Universalmente noti sono gli “Spaghetti al Pomodoro Fresco” e i “Vermicelli alle Vongole Veraci“, altrettanto celebri i “Maccheroni al Ragù“, le “Lasagne Imbottite” e “I Fusilli alla Ricotta“. Ottime le minestre preparate con le verdure della ricca terra vesuviana: “La Maritata” con cavoli e carne di maiale, la “Parmigiana” di melanzane, gli zucchini “a’ scapece” o in carpione e i peperoni imbottiti. Naturalmente il pesce non poteva che essere una delle
specialità di questa città dalla millenaria vocazione marinara: zuppe di pesce, di vongole, frittura di triglie e calamari, polpi affogati. Da segnalare il “fritto misto napoletano” che mescola carne, frattaglie, pesce e verdura in pastella con polenta, panzerotti ed altro servito caldo e croccante. Altra pietanza fritta e gustosa è la “mozzarella in carrozza“.
Per quanto riguarda la carne famosa è la “bistecca alla pizzaiola” con pomodoro fresco, la zuppa di soffritto (frattaglie di maiale) e di carne cotta (frattaglie di bue). Dalla tradizione dolciaria napoletana: i gelati, le sfogliarelle, la pastiera a base di ricotta, le zeppole, gli struffoli, i taralli, i casatielli, i “babà“, gli spumoni, i fiori d’arancio, la cannella, i canditi.

LA PIZZA:
E’ la creazione più celebre della cucina campana.

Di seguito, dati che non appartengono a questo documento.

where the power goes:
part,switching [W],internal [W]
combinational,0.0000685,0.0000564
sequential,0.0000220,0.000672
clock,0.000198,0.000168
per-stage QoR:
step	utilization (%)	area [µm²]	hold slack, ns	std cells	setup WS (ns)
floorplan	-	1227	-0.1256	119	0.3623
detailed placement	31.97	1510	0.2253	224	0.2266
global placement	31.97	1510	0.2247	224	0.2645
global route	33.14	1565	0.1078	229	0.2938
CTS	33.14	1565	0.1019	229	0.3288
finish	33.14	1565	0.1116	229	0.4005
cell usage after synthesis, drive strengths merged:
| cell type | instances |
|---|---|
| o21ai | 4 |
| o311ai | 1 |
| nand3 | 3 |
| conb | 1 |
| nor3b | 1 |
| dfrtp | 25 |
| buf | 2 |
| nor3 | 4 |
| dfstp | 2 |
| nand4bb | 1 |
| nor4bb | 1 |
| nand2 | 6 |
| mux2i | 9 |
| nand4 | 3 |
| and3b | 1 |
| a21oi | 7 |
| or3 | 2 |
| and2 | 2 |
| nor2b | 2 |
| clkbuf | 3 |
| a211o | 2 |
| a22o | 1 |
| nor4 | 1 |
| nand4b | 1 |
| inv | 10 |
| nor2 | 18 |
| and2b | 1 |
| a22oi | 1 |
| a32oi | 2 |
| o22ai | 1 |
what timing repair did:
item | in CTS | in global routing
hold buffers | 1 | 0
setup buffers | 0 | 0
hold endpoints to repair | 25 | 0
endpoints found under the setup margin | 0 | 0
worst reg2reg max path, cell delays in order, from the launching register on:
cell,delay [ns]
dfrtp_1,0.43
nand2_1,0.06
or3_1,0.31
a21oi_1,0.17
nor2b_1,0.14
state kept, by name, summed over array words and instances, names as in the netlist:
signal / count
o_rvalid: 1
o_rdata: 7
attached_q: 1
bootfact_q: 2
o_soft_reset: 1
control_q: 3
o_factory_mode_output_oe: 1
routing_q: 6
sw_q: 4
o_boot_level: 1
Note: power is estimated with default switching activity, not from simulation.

Già nota ai romani, era allora una specie di focaccia di grano, chiamata lagana o picea, da cui deriva “piza” e infine “pizza”, ma quella che conosciamo noi ha poco più di due secoli. La mangiava il popolino, e la preparava il cuoco di corte per la tavola reale. Si dice che Ferdinando IV di Borbone ne fosse così ghiotto da utilizzare una volta, per cuocerla, i forni di Capodimonte da dove uscivano le preziose ceramiche. Si lasciarono conquistare da questo piatto meridionale anche i sovrani piemontesi: fu per Margherita di Savoia che nel 1889 il pizzaiolo Raffaele Esposito creò la pizza “tricolore” con mozzarella, pomodoro e basilico, che si chiamò appunto “Pizza Margherita”.